PROBLEM TO WORK ON → The string "beta" may appear in lines of the listing. Report each line where it does.

GIVEN DATA →

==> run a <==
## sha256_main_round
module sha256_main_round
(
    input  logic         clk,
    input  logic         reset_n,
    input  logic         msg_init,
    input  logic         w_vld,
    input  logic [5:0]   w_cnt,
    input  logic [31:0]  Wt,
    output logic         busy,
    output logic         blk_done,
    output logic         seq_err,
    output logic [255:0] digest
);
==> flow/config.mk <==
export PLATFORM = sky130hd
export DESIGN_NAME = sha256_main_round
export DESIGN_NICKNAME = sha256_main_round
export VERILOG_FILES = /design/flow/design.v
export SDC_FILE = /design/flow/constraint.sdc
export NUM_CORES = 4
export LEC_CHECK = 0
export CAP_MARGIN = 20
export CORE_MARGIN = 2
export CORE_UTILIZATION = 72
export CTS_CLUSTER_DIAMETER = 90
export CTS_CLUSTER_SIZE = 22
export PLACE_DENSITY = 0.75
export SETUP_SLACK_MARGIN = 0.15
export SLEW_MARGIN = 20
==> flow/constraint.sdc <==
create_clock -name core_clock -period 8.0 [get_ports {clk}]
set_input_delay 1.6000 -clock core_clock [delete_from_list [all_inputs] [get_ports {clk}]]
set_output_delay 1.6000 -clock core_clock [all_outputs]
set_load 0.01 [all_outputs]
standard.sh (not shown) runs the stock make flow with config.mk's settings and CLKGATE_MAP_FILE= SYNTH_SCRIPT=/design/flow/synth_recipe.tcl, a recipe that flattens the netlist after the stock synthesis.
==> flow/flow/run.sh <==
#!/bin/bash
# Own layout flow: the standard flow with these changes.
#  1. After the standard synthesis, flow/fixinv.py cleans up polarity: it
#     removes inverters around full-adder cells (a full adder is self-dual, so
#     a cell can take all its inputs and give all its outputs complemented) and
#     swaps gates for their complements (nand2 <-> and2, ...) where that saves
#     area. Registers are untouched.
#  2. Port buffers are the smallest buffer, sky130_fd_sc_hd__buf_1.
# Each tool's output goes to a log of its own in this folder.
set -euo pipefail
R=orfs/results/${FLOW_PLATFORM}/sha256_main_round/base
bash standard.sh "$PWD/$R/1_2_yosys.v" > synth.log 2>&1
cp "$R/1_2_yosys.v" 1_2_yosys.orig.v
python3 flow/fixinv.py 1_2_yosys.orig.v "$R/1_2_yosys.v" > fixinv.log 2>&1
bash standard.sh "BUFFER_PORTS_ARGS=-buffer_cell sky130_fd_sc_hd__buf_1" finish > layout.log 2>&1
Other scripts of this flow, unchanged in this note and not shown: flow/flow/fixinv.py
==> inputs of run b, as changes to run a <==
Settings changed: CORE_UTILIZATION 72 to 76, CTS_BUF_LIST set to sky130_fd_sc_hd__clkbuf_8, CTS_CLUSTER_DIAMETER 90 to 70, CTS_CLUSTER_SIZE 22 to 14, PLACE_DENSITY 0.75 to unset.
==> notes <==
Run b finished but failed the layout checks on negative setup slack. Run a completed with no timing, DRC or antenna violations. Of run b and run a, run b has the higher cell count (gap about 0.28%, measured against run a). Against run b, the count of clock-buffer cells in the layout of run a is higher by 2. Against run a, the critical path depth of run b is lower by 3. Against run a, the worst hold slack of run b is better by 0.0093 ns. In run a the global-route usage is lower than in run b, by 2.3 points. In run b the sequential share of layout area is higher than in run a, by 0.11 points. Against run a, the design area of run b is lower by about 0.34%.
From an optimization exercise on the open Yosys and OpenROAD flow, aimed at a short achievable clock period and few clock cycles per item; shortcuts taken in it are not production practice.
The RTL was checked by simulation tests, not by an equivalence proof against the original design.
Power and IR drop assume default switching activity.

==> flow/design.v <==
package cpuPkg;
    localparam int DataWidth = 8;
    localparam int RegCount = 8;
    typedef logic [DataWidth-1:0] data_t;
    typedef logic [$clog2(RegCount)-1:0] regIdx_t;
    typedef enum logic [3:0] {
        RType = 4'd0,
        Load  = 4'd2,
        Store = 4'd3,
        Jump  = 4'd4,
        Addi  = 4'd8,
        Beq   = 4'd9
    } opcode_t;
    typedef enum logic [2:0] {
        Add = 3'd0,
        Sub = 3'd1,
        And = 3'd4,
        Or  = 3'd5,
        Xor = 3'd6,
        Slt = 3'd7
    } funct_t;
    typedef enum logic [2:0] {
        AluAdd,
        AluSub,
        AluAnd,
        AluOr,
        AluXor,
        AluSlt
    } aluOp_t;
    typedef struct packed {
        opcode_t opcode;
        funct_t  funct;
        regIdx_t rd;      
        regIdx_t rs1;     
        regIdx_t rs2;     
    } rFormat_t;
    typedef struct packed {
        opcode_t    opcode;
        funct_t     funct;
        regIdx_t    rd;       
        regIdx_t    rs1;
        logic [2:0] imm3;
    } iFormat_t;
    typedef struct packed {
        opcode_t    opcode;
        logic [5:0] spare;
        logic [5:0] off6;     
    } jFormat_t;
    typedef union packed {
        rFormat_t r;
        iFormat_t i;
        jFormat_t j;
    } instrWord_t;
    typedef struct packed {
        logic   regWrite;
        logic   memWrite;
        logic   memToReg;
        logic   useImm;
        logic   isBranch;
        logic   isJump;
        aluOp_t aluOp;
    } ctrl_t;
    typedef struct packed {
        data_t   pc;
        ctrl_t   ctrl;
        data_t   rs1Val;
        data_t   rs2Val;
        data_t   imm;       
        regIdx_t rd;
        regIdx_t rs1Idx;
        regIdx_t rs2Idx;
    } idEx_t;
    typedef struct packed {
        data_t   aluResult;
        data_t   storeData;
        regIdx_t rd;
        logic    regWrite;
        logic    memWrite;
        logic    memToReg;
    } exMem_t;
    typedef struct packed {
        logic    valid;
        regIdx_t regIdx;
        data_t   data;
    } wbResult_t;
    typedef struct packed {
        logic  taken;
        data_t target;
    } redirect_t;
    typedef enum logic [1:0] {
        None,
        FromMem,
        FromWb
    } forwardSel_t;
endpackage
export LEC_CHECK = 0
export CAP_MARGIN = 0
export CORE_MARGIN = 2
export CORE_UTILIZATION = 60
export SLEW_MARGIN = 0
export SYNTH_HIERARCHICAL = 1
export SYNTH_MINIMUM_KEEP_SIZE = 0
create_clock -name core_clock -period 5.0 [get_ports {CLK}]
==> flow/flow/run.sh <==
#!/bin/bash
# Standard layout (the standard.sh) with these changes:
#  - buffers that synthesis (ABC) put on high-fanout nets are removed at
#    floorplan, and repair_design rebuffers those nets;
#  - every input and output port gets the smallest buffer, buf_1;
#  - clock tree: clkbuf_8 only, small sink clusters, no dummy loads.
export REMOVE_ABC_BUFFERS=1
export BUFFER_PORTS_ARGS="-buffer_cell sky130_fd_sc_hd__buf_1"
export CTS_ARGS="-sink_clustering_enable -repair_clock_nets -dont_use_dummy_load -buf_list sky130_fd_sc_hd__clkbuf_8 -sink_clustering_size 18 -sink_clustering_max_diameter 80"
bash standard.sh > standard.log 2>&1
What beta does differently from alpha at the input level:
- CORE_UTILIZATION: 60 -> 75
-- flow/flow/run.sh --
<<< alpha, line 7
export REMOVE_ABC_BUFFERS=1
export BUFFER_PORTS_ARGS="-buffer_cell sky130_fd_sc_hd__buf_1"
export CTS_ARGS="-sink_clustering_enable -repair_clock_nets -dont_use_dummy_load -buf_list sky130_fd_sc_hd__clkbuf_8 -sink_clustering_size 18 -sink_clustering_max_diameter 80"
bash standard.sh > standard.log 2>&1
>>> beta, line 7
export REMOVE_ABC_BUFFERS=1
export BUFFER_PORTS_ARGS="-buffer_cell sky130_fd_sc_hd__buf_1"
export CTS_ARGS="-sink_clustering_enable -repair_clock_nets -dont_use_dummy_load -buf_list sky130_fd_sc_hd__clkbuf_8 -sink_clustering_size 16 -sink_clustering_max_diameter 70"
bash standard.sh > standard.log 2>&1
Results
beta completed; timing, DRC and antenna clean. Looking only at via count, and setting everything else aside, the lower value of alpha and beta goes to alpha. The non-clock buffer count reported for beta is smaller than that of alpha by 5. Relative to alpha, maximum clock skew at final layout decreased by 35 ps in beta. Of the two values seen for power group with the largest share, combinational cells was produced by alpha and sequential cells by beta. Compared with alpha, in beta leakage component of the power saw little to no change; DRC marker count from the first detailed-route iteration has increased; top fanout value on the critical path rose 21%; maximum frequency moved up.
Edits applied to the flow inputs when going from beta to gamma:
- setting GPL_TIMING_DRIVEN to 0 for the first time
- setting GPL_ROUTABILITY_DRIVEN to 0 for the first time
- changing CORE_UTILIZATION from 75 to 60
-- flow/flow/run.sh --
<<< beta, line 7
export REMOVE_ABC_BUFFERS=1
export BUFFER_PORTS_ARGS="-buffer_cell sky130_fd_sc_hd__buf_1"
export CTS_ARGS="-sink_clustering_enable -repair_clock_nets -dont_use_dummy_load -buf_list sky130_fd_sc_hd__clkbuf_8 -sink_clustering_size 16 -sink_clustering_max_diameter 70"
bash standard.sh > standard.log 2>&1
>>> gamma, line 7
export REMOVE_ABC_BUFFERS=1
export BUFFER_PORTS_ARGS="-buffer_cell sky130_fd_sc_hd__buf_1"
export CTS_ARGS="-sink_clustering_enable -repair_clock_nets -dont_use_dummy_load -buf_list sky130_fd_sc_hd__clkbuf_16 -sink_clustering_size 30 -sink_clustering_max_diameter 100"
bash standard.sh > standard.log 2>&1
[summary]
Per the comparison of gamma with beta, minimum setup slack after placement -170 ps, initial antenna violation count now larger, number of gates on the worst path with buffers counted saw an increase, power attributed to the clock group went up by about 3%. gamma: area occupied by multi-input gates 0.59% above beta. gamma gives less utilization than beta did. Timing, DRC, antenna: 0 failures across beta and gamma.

==

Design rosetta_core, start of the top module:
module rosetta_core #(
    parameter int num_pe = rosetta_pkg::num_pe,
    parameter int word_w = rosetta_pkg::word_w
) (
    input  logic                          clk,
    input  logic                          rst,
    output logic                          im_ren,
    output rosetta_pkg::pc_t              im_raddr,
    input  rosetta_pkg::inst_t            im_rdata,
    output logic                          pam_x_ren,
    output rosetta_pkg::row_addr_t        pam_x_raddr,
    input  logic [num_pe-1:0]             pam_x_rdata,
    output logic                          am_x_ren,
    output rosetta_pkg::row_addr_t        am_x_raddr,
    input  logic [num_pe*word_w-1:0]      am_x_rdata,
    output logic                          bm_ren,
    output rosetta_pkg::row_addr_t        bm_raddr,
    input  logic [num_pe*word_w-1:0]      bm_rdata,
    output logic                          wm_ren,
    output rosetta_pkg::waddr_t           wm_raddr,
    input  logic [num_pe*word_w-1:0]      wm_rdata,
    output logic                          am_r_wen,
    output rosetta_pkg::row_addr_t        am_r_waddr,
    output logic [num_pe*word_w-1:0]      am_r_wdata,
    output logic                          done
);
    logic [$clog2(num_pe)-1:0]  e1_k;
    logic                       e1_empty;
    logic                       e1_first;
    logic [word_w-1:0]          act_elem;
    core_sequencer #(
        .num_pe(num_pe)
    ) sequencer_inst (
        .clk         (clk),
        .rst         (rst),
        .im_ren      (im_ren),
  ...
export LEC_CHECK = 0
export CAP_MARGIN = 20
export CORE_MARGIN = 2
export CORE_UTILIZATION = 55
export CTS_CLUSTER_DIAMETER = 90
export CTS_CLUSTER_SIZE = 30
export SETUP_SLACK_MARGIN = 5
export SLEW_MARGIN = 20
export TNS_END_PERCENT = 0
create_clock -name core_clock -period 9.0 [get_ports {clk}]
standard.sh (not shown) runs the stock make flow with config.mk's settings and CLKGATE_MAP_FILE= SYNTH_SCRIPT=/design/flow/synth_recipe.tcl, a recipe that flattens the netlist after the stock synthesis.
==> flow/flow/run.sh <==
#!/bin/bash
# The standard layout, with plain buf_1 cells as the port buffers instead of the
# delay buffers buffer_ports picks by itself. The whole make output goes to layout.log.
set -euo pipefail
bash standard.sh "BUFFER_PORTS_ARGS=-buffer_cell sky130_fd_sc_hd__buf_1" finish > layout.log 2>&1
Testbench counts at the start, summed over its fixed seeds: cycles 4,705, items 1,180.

ANSWER SECTION →
What beta does differently from alpha at the input level:
>>> beta, line 7
beta completed; timing, DRC and antenna clean. Looking only at via count, and setting everything else aside, the lower value of alpha and beta goes to alpha. The non-clock buffer count reported for beta is smaller than that of alpha by 5. Relative to alpha, maximum clock skew at final layout decreased by 35 ps in beta. Of the two values seen for power group with the largest share, combinational cells was produced by alpha and sequential cells by beta. Compared with alpha, in beta leakage component of the power saw little to no change; DRC marker count from the first detailed-route iteration has increased; top fanout value on the critical path rose 21%; maximum frequency moved up.
Edits applied to the flow inputs when going from beta to gamma:
<<< beta, line 7
Per the comparison of gamma with beta, minimum setup slack after placement -170 ps, initial antenna violation count now larger, number of gates on the worst path with buffers counted saw an increase, power attributed to the clock group went up by about 3%. gamma: area occupied by multi-input gates 0.59% above beta. gamma gives less utilization than beta did. Timing, DRC, antenna: 0 failures across beta and gamma.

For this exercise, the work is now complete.